Think about hitting the bottom of a really heavy squat and feeling your hamstrings bounce you out of your terminal position- stretch reflex! However, if you reach end range of motion and hesitate (or purposely delay like in paused reps), that bounce is no longer there. This amortization phase has been removed because that stored elastic energy is wasted as heat and the stretch reflex was not activated. As a result, the following concentric contraction will not be as effective. An experienced lifter knows the timing of activating and utilizing the stretch reflex can be the difference between hitting that new PR or turning your spotter into a lifeguard.

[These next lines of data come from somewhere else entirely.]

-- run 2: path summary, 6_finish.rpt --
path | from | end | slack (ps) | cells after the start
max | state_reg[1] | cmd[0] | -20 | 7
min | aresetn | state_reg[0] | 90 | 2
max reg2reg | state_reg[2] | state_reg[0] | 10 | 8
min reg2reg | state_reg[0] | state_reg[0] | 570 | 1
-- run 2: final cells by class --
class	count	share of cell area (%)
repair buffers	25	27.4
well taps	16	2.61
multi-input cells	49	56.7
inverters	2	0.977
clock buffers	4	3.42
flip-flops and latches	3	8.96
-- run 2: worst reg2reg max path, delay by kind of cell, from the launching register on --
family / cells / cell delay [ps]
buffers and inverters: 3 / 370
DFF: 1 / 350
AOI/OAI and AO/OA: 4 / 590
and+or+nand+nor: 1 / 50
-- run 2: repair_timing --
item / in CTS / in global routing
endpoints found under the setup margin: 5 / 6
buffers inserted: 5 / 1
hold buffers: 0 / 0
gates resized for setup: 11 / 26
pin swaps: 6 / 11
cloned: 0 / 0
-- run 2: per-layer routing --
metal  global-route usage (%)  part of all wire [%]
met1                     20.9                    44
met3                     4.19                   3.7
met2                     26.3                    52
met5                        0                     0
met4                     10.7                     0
--- src/rtl/nwrs_ctrl.sv ---
// Controller state machine: slot sequencing, pipeline drain and result hand-off.
module nwrs_ctrl import nwrs_pkg::*; (
    input  logic    i_clk,
    input  logic    i_rst_n,
    input  t_status i_status,
    output t_cmd    o_cmd
);
    t_state           r_state, n_state;
    logic [CNT_W-1:0] r_slot, n_slot;
    logic [1:0]       r_drain, n_drain;

    always_ff @(posedge i_clk) begin
        if (!i_rst_n) begin
            r_state <= ST_IDLE;
            r_slot  <= '0;
            r_drain <= '0;
        end else begin
            r_state <= n_state;
            r_slot  <= n_slot;
            r_drain <= n_drain;
        end
    end

    always_comb begin
        n_state = r_state;
        n_slot  = r_slot;
        n_drain = r_drain;
        unique case (r_state)
            ST_IDLE: begin
                n_slot  = '0;
                n_drain = '0;
                if (i_status.in_compute) begin
                    n_state = (i_status.used == '0) ? ST_DRAIN : ST_ISSUE;
                end
            end
            ST_ISSUE: begin
                n_slot = r_slot + CNT_W'(1);
                if (r_slot == i_status.used - CNT_W'(1)) begin
                    n_state = ST_DRAIN;
                end
            end
            ST_DRAIN: begin
                n_drain = r_drain + 2'd1;
                if (r_drain == 2'd2) begin
                    n_state = ST_WRITE;
                end
            end
            ST_WRITE: begin
                if (i_status.out_free) begin
                    n_state = ST_IDLE;
                end
            end
            default: n_state = ST_IDLE;
        endcase
    end

    always_comb begin
        o_cmd = '0;
        o_cmd.slot = r_slot;
        unique case (r_state)
            ST_IDLE: begin
                o_cmd.in_ready = 1'b1;
                o_cmd.capture  = i_status.in_compute;
            end
            ST_ISSUE: begin
                o_cmd.issue = 1'b1;
            end
            ST_DRAIN: begin
            end
            ST_WRITE: begin
                o_cmd.load_out = i_status.out_free;
            end
            default: begin
            end
        endcase
    end
endmodule

--- config.mk ---
export PLATFORM = sky130hd
export DESIGN_NAME = nwrs_ctrl
export DESIGN_NICKNAME = d
export VERILOG_FILES = /design/src/rtl/neighbor_weighted_row_sum_unit_defines.svh /design/src/rtl/nwrs_pkg.sv /design/src/rtl/nwrs_ctrl.sv
export SDC_FILE = /design/constraint.sdc
export NUM_CORES = 1
export LEC_CHECK = 0
export ABC_AREA = 0
export BUFFER_PORTS_ARGS = -buffer_cell sky130_fd_sc_hd__buf_2
export CAP_MARGIN = 40
export CELL_PAD_IN_SITES_DETAIL_PLACEMENT = 1
export CELL_PAD_IN_SITES_GLOBAL_PLACEMENT = 2
export CORE_MARGIN = 8
export CORE_UTILIZATION = 28
export CTS_CLUSTER_SIZE = 20
export DETAILED_ROUTE_END_ITERATION = 12
export HOLD_SLACK_MARGIN = 0.1
export PLACE_DENSITY_LB_ADDON = 0.1
export SYNTH_ARGS = -nofsm -noshare
export SYNTH_HDL_FRONTEND = slang
export SYNTH_SLANG_ARGS = --single-unit
--- constraint.sdc ---
create_clock -name i_clk -period 1.5 [get_ports i_clk]
set_input_delay 0.225 -clock i_clk [delete_from_list [all_inputs] [get_ports i_clk]]
set_output_delay 0.225 -clock i_clk [all_outputs]
set_load 0.02 [all_outputs]
## config.mk

```make
export PLATFORM = sky130hd
export DESIGN_NAME = skte_ctrl
export DESIGN_NICKNAME = d
export VERILOG_FILES = /design/src/rtl/skte_pkg.sv /design/src/rtl/skte_ctrl.sv
export SDC_FILE = /design/constraint.sdc
export NUM_CORES = 1
export LEC_CHECK = 0
export BUFFER_PORTS_ARGS = -buffer_cell sky130_fd_sc_hd__buf_2
export CAP_MARGIN = 20
export CORE_AREA = 2 2 39 41
export CTS_BUF_LIST = sky130_fd_sc_hd__clkbuf_16
export CTS_CLUSTER_DIAMETER = 80
export DETAILED_ROUTE_END_ITERATION = 6
export DIE_AREA = 0 0 41 43
export GPL_TIMING_DRIVEN = 0
export PLACE_DENSITY = 0.8
export SETUP_SLACK_MARGIN = 0.5
export SYNTH_ARGS = -nofsm -noshare
export SYNTH_HDL_FRONTEND = slang
export SYNTH_SLANG_ARGS = --single-unit
export TNS_END_PERCENT = 1
```

## constraint.sdc

```tcl
create_clock -name clk -period 2.5 [get_ports clk]
set_input_delay 0.125 -clock clk [delete_from_list [all_inputs] [get_ports clk]]
set_output_delay 0.125 -clock clk [all_outputs]
set_load 0.02 [all_outputs]
```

The final phase, the concentric, or shortening, phase can also be referred to as “resultant power production performance” phase… or not, because that is a mouthful. This is take off-- actually leaving the ground during the jump, or utilization of the stretch reflex out of the bottom of the squat or bench press to return the weight forcefully back to the top.
This is how jump performance can improve from repeatedly practicing proper jump technique. It is why a coach might program you to drop a few pounds in your olympic or compound lifts and tell you to move the weight faster. Efficiency is key: efficiency in the desired movement pattern, efficiency in barbell path, efficiency in utilizing the stretch reflex. Efficiency= better power production and efficient power production over time = more strength.
Blending the three aforementioned phases to perform a plyometric movement is used to enhance a muscle’s power performance. The rapid deceleration to acceleration produces an explosive reaction that increases both speed and power during athletic activities.
So if you want to develop speed, or power, utilizing plyometrics is a valuable tool in your toolbox.